(Beginning of GIVEN INFORMATION)

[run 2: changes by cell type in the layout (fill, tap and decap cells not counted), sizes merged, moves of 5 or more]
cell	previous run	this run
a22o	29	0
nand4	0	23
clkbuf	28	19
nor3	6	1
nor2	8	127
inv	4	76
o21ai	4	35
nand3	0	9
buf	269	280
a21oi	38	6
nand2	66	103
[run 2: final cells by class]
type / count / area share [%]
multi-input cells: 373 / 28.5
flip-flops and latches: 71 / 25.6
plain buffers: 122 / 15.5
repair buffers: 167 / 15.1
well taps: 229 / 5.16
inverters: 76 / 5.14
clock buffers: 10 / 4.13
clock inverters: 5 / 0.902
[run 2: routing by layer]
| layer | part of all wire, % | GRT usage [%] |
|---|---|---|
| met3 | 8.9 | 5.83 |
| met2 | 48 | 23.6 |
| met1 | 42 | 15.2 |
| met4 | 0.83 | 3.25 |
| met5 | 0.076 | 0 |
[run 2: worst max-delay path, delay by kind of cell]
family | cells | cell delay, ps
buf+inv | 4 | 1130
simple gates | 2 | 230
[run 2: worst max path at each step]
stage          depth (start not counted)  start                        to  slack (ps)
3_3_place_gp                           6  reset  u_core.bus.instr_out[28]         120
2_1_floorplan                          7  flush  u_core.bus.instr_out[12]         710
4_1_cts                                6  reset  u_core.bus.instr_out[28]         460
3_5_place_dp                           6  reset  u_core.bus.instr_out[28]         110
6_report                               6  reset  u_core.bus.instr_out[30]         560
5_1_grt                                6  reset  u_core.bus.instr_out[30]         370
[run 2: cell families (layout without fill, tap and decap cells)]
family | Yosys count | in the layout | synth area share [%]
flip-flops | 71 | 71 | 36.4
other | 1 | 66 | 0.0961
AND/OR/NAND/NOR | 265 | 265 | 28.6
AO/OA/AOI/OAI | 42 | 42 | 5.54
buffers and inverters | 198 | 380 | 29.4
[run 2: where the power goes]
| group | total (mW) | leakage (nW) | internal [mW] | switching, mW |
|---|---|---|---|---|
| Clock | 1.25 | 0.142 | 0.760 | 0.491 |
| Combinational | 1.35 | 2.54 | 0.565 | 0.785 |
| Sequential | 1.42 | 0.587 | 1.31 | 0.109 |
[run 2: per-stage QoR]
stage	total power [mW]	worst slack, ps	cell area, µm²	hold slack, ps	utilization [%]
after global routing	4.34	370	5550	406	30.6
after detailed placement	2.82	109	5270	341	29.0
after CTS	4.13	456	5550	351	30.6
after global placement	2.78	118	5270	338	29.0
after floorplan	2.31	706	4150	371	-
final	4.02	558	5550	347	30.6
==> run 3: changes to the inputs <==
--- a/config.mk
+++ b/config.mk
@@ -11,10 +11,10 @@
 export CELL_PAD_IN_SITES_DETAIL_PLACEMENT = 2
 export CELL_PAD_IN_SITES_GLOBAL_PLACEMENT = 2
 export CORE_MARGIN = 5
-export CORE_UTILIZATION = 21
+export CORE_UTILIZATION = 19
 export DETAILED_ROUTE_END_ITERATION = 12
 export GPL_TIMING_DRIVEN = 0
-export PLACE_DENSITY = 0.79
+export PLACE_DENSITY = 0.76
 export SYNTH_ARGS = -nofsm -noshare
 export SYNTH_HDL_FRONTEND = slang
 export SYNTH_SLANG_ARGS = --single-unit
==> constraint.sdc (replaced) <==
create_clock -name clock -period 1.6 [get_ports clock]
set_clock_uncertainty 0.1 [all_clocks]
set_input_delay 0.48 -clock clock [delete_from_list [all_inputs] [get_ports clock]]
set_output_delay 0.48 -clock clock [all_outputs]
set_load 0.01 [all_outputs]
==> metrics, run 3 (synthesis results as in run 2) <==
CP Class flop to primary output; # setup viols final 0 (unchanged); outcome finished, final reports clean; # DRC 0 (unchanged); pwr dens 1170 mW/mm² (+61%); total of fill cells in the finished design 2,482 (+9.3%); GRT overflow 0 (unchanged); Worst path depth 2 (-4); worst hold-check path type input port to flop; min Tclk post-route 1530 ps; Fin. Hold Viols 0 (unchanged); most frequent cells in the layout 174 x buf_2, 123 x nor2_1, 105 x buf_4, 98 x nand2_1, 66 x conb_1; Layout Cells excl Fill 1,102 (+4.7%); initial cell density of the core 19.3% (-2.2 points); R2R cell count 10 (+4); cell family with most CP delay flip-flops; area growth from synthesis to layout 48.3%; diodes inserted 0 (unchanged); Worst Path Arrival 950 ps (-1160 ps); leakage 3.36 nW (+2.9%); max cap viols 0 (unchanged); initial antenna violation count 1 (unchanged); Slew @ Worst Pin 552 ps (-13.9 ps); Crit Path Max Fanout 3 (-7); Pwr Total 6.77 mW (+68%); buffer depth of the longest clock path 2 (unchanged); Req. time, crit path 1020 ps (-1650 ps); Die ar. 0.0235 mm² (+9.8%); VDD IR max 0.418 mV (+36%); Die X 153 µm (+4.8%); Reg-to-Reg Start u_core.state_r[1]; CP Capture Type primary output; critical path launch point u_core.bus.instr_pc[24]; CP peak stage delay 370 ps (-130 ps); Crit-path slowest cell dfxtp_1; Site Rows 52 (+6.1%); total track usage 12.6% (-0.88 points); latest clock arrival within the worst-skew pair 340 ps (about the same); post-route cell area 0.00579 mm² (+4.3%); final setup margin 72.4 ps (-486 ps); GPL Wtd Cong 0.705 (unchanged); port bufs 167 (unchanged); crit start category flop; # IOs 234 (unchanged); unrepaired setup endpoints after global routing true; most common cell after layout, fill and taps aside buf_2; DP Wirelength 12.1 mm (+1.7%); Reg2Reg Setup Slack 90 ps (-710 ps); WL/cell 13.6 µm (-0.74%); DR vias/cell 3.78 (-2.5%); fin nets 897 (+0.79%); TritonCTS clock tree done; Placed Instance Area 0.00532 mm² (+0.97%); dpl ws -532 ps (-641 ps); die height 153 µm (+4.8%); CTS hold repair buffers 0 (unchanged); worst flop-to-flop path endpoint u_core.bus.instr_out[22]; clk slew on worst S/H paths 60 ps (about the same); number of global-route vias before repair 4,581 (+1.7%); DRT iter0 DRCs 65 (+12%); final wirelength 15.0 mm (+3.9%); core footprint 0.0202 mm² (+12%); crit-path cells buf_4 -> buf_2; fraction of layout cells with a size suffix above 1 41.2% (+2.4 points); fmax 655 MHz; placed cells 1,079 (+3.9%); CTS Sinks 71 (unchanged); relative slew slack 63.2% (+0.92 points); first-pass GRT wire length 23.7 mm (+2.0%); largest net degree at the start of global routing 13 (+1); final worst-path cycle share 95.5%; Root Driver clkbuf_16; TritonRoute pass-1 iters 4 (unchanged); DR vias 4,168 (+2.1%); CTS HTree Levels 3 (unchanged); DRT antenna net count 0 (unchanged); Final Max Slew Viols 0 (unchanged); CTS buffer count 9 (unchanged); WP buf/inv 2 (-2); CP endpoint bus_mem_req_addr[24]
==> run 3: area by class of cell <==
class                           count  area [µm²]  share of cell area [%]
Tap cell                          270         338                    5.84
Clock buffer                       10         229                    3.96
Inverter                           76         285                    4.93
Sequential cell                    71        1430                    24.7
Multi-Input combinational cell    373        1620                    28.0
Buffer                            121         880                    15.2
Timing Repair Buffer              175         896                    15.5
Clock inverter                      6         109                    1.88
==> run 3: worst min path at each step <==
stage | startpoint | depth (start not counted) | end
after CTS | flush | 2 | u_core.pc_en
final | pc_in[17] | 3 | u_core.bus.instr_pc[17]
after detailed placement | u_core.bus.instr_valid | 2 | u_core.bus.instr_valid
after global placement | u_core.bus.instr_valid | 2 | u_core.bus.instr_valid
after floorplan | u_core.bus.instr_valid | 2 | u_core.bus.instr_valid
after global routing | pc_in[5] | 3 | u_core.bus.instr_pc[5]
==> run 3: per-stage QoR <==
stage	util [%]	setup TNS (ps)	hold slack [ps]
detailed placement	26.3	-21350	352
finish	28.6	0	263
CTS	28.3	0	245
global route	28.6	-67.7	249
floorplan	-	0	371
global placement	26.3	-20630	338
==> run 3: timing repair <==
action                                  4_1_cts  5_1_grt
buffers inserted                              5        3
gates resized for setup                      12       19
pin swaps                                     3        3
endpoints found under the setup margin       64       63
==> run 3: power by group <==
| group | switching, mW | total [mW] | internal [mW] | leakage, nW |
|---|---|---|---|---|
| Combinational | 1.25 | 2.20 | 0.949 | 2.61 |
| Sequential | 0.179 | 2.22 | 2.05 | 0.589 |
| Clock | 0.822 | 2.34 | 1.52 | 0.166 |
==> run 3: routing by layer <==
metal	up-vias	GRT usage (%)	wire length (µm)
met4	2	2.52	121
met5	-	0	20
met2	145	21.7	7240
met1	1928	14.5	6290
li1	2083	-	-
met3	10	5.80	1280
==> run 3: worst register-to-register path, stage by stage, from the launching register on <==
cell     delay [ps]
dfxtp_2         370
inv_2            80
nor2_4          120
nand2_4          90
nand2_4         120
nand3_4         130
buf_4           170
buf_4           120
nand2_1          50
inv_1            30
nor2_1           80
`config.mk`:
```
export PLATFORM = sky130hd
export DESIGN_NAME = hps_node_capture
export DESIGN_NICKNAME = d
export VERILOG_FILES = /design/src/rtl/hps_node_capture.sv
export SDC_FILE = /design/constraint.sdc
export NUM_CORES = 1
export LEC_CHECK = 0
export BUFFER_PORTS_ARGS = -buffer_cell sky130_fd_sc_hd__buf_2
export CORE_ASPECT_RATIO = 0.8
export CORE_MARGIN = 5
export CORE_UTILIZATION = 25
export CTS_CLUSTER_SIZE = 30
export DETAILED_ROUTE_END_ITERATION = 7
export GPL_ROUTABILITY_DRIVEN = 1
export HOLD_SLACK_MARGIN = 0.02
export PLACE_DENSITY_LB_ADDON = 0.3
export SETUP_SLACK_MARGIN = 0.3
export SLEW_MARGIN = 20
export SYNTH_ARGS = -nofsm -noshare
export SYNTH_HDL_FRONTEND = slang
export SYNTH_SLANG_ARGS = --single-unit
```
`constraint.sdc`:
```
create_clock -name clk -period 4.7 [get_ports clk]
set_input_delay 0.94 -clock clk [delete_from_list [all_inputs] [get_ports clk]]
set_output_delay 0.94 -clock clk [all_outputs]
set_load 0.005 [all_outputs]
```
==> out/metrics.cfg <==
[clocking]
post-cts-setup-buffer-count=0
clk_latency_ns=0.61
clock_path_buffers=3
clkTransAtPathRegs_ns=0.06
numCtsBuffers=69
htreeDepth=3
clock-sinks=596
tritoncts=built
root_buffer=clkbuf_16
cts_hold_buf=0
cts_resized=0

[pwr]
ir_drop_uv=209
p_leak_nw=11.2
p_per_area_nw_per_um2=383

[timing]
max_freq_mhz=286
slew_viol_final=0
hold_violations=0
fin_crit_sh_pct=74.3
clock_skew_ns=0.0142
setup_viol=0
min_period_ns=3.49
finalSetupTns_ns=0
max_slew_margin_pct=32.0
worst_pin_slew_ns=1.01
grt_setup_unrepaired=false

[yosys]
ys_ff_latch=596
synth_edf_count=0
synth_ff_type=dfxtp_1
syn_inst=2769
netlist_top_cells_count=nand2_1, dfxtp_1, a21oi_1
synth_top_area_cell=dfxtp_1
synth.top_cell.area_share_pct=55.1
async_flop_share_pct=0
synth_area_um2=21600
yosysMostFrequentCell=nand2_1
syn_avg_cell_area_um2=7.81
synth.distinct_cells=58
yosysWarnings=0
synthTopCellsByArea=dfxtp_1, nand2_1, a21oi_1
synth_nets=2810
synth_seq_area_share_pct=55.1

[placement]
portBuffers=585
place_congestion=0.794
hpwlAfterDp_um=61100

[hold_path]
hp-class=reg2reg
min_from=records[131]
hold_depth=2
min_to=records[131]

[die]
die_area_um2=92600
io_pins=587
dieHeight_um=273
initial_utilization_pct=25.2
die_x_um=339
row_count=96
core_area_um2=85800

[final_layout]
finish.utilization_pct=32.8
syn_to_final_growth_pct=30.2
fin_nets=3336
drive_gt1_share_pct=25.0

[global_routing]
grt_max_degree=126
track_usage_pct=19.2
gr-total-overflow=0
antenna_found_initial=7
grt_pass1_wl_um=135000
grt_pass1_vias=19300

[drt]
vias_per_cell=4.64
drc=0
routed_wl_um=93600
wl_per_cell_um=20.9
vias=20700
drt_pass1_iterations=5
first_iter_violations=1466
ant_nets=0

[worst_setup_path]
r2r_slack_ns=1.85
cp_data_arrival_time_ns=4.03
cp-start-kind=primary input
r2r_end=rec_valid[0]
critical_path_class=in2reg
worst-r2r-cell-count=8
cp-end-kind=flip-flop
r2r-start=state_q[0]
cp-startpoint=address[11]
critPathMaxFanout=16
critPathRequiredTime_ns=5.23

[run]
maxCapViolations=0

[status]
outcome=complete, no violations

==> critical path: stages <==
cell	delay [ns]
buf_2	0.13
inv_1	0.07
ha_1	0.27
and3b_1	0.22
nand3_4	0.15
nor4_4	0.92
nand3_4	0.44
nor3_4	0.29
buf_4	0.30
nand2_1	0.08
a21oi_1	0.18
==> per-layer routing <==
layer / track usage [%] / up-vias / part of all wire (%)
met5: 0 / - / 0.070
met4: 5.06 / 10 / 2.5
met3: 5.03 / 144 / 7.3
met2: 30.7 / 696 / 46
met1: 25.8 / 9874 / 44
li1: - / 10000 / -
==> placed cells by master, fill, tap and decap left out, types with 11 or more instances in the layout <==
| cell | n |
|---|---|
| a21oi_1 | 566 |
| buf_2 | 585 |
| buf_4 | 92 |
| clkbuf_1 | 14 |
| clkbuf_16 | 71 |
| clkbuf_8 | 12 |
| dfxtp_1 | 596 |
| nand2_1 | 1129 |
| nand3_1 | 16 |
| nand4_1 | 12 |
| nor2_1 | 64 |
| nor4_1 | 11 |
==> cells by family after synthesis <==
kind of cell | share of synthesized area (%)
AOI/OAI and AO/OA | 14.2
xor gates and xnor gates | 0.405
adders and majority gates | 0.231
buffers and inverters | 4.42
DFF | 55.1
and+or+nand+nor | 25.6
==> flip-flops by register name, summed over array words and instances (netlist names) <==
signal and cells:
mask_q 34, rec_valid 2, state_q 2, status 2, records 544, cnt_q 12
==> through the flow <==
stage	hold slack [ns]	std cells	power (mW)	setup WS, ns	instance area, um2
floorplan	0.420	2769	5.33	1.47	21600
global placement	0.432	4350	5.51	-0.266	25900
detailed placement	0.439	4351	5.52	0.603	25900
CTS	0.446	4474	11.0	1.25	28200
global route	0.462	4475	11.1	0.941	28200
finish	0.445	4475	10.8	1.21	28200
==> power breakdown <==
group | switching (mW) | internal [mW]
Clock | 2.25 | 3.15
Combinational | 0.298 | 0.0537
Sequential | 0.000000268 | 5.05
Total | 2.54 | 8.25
`config.mk`:
```
export PLATFORM = sky130hd
export DESIGN_NAME = sfx_sequencer
export DESIGN_NICKNAME = d
export VERILOG_FILES = /design/src/rtl/sfx_sequencer.sv
export SDC_FILE = /design/constraint.sdc
export NUM_CORES = 1
export LEC_CHECK = 0
export BUFFER_PORTS_ARGS = -buffer_cell sky130_fd_sc_hd__buf_4
export CAP_MARGIN = 20
export CELL_PAD_IN_SITES_DETAIL_PLACEMENT = 0
export CELL_PAD_IN_SITES_GLOBAL_PLACEMENT = 1
export CORE_MARGIN = 2
export CORE_UTILIZATION = 42
export CTS_CLUSTER_SIZE = 16
export DETAILED_ROUTE_END_ITERATION = 7
export MAX_ROUTING_LAYER = met4
export PLACE_DENSITY = 0.8
export SLEW_MARGIN = 20
export SYNTH_ARGS = -nofsm -noshare
export SYNTH_HDL_FRONTEND = slang
export SYNTH_SLANG_ARGS = --single-unit
```
`constraint.sdc`:
```
create_clock -name clk -period 4.8 [get_ports clk]
set_input_delay 0.48 -clock clk [delete_from_list [all_inputs] [get_ports clk]]
set_output_delay 0.48 -clock clk [all_outputs]
set_load 0.05 [all_outputs]
```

(End of GIVEN INFORMATION)

» EXERCISE DETAILS:
Your answer should consist solely of the lines above from the line with "min_to=records[131]" to the line with "cells by family", both included, reproduced exactly.

» COMPLETED EXERCISE:
min_to=records[131]

[die]
die_area_um2=92600
io_pins=587
dieHeight_um=273
initial_utilization_pct=25.2
die_x_um=339
row_count=96
core_area_um2=85800

[final_layout]
finish.utilization_pct=32.8
syn_to_final_growth_pct=30.2
fin_nets=3336
drive_gt1_share_pct=25.0

[global_routing]
grt_max_degree=126
track_usage_pct=19.2
gr-total-overflow=0
antenna_found_initial=7
grt_pass1_wl_um=135000
grt_pass1_vias=19300

[drt]
vias_per_cell=4.64
drc=0
routed_wl_um=93600
wl_per_cell_um=20.9
vias=20700
drt_pass1_iterations=5
first_iter_violations=1466
ant_nets=0

[worst_setup_path]
r2r_slack_ns=1.85
cp_data_arrival_time_ns=4.03
cp-start-kind=primary input
r2r_end=rec_valid[0]
critical_path_class=in2reg
worst-r2r-cell-count=8
cp-end-kind=flip-flop
r2r-start=state_q[0]
cp-startpoint=address[11]
critPathMaxFanout=16
critPathRequiredTime_ns=5.23

[run]
maxCapViolations=0

[status]
outcome=complete, no violations

==> critical path: stages <==
cell	delay [ns]
buf_2	0.13
inv_1	0.07
ha_1	0.27
and3b_1	0.22
nand3_4	0.15
nor4_4	0.92
nand3_4	0.44
nor3_4	0.29
buf_4	0.30
nand2_1	0.08
a21oi_1	0.18
==> per-layer routing <==
layer / track usage [%] / up-vias / part of all wire (%)
met5: 0 / - / 0.070
met4: 5.06 / 10 / 2.5
met3: 5.03 / 144 / 7.3
met2: 30.7 / 696 / 46
met1: 25.8 / 9874 / 44
li1: - / 10000 / -
==> placed cells by master, fill, tap and decap left out, types with 11 or more instances in the layout <==
| cell | n |
|---|---|
| a21oi_1 | 566 |
| buf_2 | 585 |
| buf_4 | 92 |
| clkbuf_1 | 14 |
| clkbuf_16 | 71 |
| clkbuf_8 | 12 |
| dfxtp_1 | 596 |
| nand2_1 | 1129 |
| nand3_1 | 16 |
| nand4_1 | 12 |
| nor2_1 | 64 |
| nor4_1 | 11 |
==> cells by family after synthesis <==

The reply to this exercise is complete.